A media tarde del pasado sábado, antes de ayer sin ir más lejos, la nuevas tecnologías, líneas de telefonía móvil 3G y las redes sociales, demostraron que hace años que hemos sufrido una revolución en las comunicaciones y los canales de información. Para muestra, la difusión de la «reboda» de Fran Rivera de chaqué y chistera. Al torero mediático –o «torero relojero», como se le conoce en el argot taurino por anunciar relojes en lugar de cortar orejas y abrir puertas grandes– le han reventado la exclusiva de su segunda boda. Yo ya no sé cuántas lleva. A ver... Con Eugenia, la primera y por la Iglesia: TVE emitía la señal en exclusiva desde la Catedral de Sevilla para el mundo entero; con Lourdes, en el Ayuntamiento por sorpresa en exclusiva para el B.O.E del colorín; y con Lourdes Montes, en la «reboda» de Ronda... ¡Ojú! Chiquillo, ¿cuántas veces más vas a casarte con Lourditas? Sólo te queda hacer como Alejandro Sanz en Bali o como Lauren Postigo por el rito zulú... Todo dependerá de lo que te paguen por vender tu vida privada. La que tantas veces has pretendido defender en los Tribunales. Al final, «la cabra tira al monte» y la sangre de Carmina «la divina» tira adonde está el dinero fácil... Lejos del albero y la puerta de chiqueros.

Pasadas las 19:30 del sábado, mi iPhone no paraba de pitar. «Ding-dong», y como si fuese el cable de las agencias de fotografía France Press, Efe o Gamma, en mi terminal entraban fotos de Fran y de Lourdes a pesar de haber preparado una «ceremonia a prueba de intrusos». Y es que pusieron barreras especiales para las paredes, telas en las esquinas, techados, carpas, hombres de seguridad privada por todos los rincones, manteca en los árboles para que ningún fotógrafo paparazzi se encaramase en su copa para captar una instantánea... Pero lo peor fue el «prohibir», presuntamente, el portar y usar teléfono móvil por parte de los invitados al enlace.

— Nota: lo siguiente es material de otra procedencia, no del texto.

This is an optimization exercise on Yosys and OpenROAD, whose aim is small area, not a production implementation.
Where RTL was checked, it was by simulation tests only, not by an equivalence proof against the original.
The RTL of runs 1 and 2 was laid out without a check of its function.
Power figures rest on the tool's default switching activity, not on a simulated workload.

`design/flow/config.mk`:
```
export PLATFORM = sky130hd
export DESIGN_NAME = cnn_top
export DESIGN_NICKNAME = cnn_top
export VERILOG_FILES = /design/flow/design.v
export SDC_FILE = /design/flow/constraint.sdc
export NUM_CORES = 4
export LEC_CHECK = 0
export CAP_MARGIN = 20
export CORE_MARGIN = 2
export CORE_UTILIZATION = 40
export SLEW_MARGIN = 20
```
`design/flow/constraint.sdc`:
```
create_clock -name core_clock -period 10.0 [get_ports {clk}]
set_input_delay 2.0000 -clock core_clock [delete_from_list [all_inputs] [get_ports {clk}]]
set_output_delay 2.0000 -clock core_clock [all_outputs]
set_load 0.01 [all_outputs]
```
This design comes from an exercise in tuning for small area, a short achievable clock period and few clock cycles per item on the open sky130 flow, not from production work. Only simulation tests tie the RTL to the original design; equivalence was not proved. Power and IR drop assume default switching activity.

Design jerk_limited_velocity_ramp, start of the top module:
module jerk_limited_velocity_ramp (
	input  logic                                    clk,
	input  logic                                    arst_n,
	input  logic                                    cfg_we,
	input  logic [jlvr_pkg::CFG_IDX_W-1:0]          cfg_addr,
	input  logic [jlvr_pkg::DATA_W-1:0]             cfg_wdata,
	input  logic                                    in_valid,
	output logic                                    in_ready,
	input  logic signed [jlvr_pkg::DATA_W-1:0]      target_velocity,
	output logic                                    out_valid,
	input  logic                                    out_ready,
	output logic signed [jlvr_pkg::DATA_W-1:0]      velocity_out,
	output logic signed [jlvr_pkg::DATA_W-1:0]      accel_out
);
Size in the first run: about 12000 cells after synthesis.
export LEC_CHECK = 0
export CAP_MARGIN = 30
export CORE_MARGIN = 2
export CORE_UTILIZATION = 60
export SETUP_SLACK_MARGIN = 5.0
export SLEW_MARGIN = 30
create_clock -name core_clock -period 12.5 [get_ports {clk}]
run.sh (not shown) runs the stock make flow with config.mk's settings and CLKGATE_MAP_FILE= SYNTH_SCRIPT=/design/flow/synth_recipe.tcl, a recipe that flattens the netlist after the stock synthesis.
Testbench counts at the start, summed over its fixed seeds: cycles 16,920, items 8,000.
Change:
--- a/flow/design.v
+++ b/flow/design.v
@@ -69,23 +69,22 @@
 	input  logic       clk,
 	input  logic       arst_n,
 	input  logic       restart,
 	input  logic       skip_a,
 	output logic       busy,
 	output logic [1:0] a_sel,    
 	output logic [2:0] b_sel,    
 	output logic [1:0] chunk,
 	output logic       signed_op,
 	output logic       acc_valid,
 	output logic       first,
-	output logic       four_acc,  
 	output logic       last,     
 	output logic [7:0] dest      
 );
 	logic [3:0] op_q;
 	logic [1:0] ch_q;
 	logic       run_q;
 	logic       v2_q;
 	logic [3:0] op2_q;
 	logic [1:0] ch2_q;
 	always_comb begin
 		a_sel     = 2'd0;
@@ -113,32 +112,29 @@
 			4'd2:  dest[3] = 1'b1;
 			4'd3:  dest[4] = 1'b1;
 			4'd4:  dest[6] = 1'b1;
 			4'd5:  dest[0] = 1'b1;
 			4'd6:  dest[1] = 1'b1;
 			4'd7:  dest[2] = 1'b1;
 			4'd8:  dest[5] = 1'b1;
 			4'd9:  dest[7] = 1'b1;
 			default: dest[2] = 1'b1;
 		endcase
 	end
-	logic four_cur;
-	assign four_cur  = (op_q >= 4'd4 && op_q <= 4'd6) || op_q >= 4'd9;
-	assign chunk     = (four_cur ? 2'd3 : 2'd1) - ch_q;
+	assign chunk     = ch_q;
 	assign acc_valid = v2_q;
 	logic four2;
 	logic four_next;
 	assign four2     = (op2_q >= 4'd4 && op2_q <= 4'd6) || op2_q >= 4'd9;
 	assign four_next = (op_q >= 4'd3 && op_q <= 4'd5) || op_q >= 4'd8;
 	assign first     = (ch2_q == (four2 ? 2'd3 : 2'd1));
-	assign four_acc  = four2;
 	assign last      = (ch2_q == 2'd0);
 	assign busy      = run_q || v2_q;
 	always_ff @(posedge clk or negedge arst_n) begin
 		if (!arst_n) begin
 			run_q <= 1'b1;
 			op_q  <= 4'd0;
 			ch_q  <= 2'd1;
 			v2_q  <= 1'b0;
 		end else if (restart) begin
 			run_q <= 1'b1;
 			op_q  <= 4'd0;
@@ -187,22 +183,23 @@
 	logic signed [31:0] vel_q;
 	logic signed [31:0] accel_q;
 	logic               out_valid_q;
 	logic [QW-1:0] x_q;
 	logic [YW-1:0] y_q;
 	logic [ZW-1:0] z_q;
 	logic [QW-1:0] k_q;
 	logic [QW-1:0] m_q;
 	logic [QW-1:0] n_q;
 	logic [LW-1:0] jd_q;
 	logic [LW-1:0] ad_q;
+	logic [AW-1:0] pacc_q;
 	jlvr_cfg u_cfg (
 		.clk       (clk),
 		.arst_n    (arst_n),
 		.cfg_we    (cfg_we),
 		.cfg_addr  (cfg_addr),
 		.cfg_wdata (cfg_wdata),
 		.cfg       (cfg)
 	);
 	logic [30:0] amax;
 	logic [30:0] vmax;
 	logic [30:0] jerk;
@@ -227,39 +224,37 @@
 			nvmax_q <= -$signed({1'b0, cfg_wdata[30:0]});
 		end
 	end
 	logic               snap_q;
 	assign snap_eff  = snap_q;
 	assign accel_eff = snap_eff ? 32'sd0 : accel_q;
 	logic       restart;
 	logic       busy;
 	logic [1:0] a_sel;
 	logic [2:0] b_sel;
 	logic [1:0] chunk;
-	logic       four_acc;
 	logic       signed_op;
 	logic       acc_valid;
 	logic       first;
 	logic       last;
 	logic [7:0] dest;
 	assign restart = cfg_we;
 	jlvr_seq u_seq (
 		.clk       (clk),
 		.arst_n    (arst_n),
 		.restart   (restart),
 		.skip_a    (snap_q),
 		.busy      (busy),
 		.a_sel     (a_sel),
 		.b_sel     (b_sel),
 		.chunk     (chunk),
-		.four_acc  (four_acc),
 		.signed_op (signed_op),
 		.acc_valid (acc_valid),
 		.first     (first),
 		.last      (last),
 		.dest      (dest)
 	);
 	logic        a_neg;
 	logic [31:0] a_negated;
 	logic [30:0] a_mag;
 	logic [30:0] a_mag_q;
 	assign a_neg     = accel_eff[31];
@@ -296,38 +291,33 @@
 		sub2_q <= signed_op && a_neg;
 	end
 	logic [38:0] prod_hi;
 	logic [38:0] prod_lo;
 	jlvr_mul u_mul (
 		.clk     (clk),
 		.a       (mul_a),
 		.b       (mul_b),
 		.prod_hi (prod_hi),
 		.prod_lo (prod_lo)
 	);
-	logic [48:0]   pacc_w;
-	logic [47:0]   pacc_l;
-	logic [48:0]   pacc_wb;
-	logic [48:0]   pp_hi;
-	logic [48:0]   pp_lo;
-	logic [48:0]   pacc_s;
+	logic [AW-1:0] pacc_base;
 	logic [AW-1:0] pacc_d;
-	assign pacc_wb = first ? '0 : {{16{pacc_w[48]}}, pacc_w[48:16]};
-	assign pp_hi   = {2'd0, prod_hi, 8'd0} ^ {49{sub2_q}};
-	assign pp_lo   = {10'd0, prod_lo} ^ {49{sub2_q}};
-	assign pacc_s  = pacc_wb + pp_hi + pp_lo + {47'd0, sub2_q, 1'b0};
-	assign pacc_d  = four_acc ? {pacc_s[46:0], pacc_l} : {{30{pacc_s[48]}}, pacc_s, pacc_l[47:32]};
+	logic [AW-1:0] pp_hi;
+	logic [AW-1:0] pp_lo;
+	assign pacc_base = first ? '0 : (pacc_q << jlvr_pkg::CH_W);
+	assign pp_hi     = (AW'(prod_hi) << 8) ^ {AW{sub2_q}};
+	assign pp_lo     = AW'(prod_lo) ^ {AW{sub2_q}};
+	assign pacc_d    = pacc_base + pp_hi + pp_lo + {{(AW-2){1'b0}}, sub2_q, 1'b0};
 	always_ff @(posedge clk) begin
 		if (acc_valid) begin
-			pacc_w <= pacc_s;
-			pacc_l <= {pacc_s[15:0], pacc_l[47:16]};
+			pacc_q <= pacc_d;
 		end
 	end
 	logic [4:0]         case1_q;     
 	logic               sn_q;        
 	logic accept;
 	logic go;
 	assign in_ready = !tv_q || ph_q;
 	assign accept   = in_valid && in_ready;
 	assign go       = tv_q && !ph_q && !busy && (!out_valid_q || out_ready);
 	logic [QW-1:0] x_eff;
 	logic [YW-1:0] y_eff;
What happened: The changed run completed without violations. Synthesized area went up by 1.4%. Count of clock-buffer cells in the layout fell by 3. Routed wire length climbs by 1.6%. Maximum frequency grows by 5.2%. Final cell count went up by 2.1%. Total power drops by 6.4%. Clock power decreases by 4.8%. Non-clock buffer count decreases by 15.
Testbench counts after the change, summed over its fixed seeds: cycles 16,920, items 8,000.

port drivers added, routing unchanged:
Ports are ideal in the flow. The routed layouts listed here were re-timed in OpenROAD. Step 1 sets driving cells, clkbuf_16 on the clock port and buf_2 on the other inputs (assumed; they add their load-dependent delay and slew). Step 2 times the ports against the registers' clock, not the clock port: input delays grow and output delays shrink by t, the midpoint of the rising clock arrivals with the driver on. Slacks: ideal ports / drivers / drivers and shift; pairs: ideal ports / drivers.
run | t (ns) | setup slack, ns | slew at the worst register clock pin (ns)
the first run | 0.950 | 4.233 / 4.233 / 4.233 | 0.07 / 0.07
the second run | 0.917 | 4.642 / 4.642 / 4.642 | 0.07 / 0.07
After both steps setup and hold are still met in every run listed.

Las fotos de los novios llegaban antes a los teléfonos móviles de periodistas, curiosos e incluso al de Eugenia Martínez de Irujo que a la redacción de la revista «¡Hola!». El traje de la novia, su tocado, su ramo y su cuello desnudo de joyas se conocían a media tarde de forma simultánea al desarrollo del evento. «¡Viva WhatsApp!», dije yo, pensando en las demandas millonarias que Fran Rivera había puesto en los últimos diez años a periodistas, revistas, programas, productoras y cadenas de televisión.

Esta vez los encargados de proteger la exclusiva, sus protagonistas y el medio que la pensaba publicar no han podido frenar a las redes sociales. WhatsApp, Twitter y Facebook bullen con las imágenes del enlace.

A Fran le tienen muchas ganas sus amigos e invitados. Tanto buscar fuera al enemigo y resulta que el enemigo está en casa. ¿Los amigos íntimos del matador le quieren tanto que se han encargado de regalar las fotos del enlace de forma altruista (totalmente gratis)? Qué buenos amigos te rodean, maestro. ¿Pagará entonces la revista «¡Hola!» la millonaria cifra por el secreto peor guardado? Yo personalmente lo dudo. Para colmo de males, la luna de miel ya tiene precio: varios invitados quieren rentabilizar la información y la están ofreciendo a agencias de prensa y periodistas. Y yo, por ahora, me voy a callar unas cuantas cosas... ¡Suerte, maestro!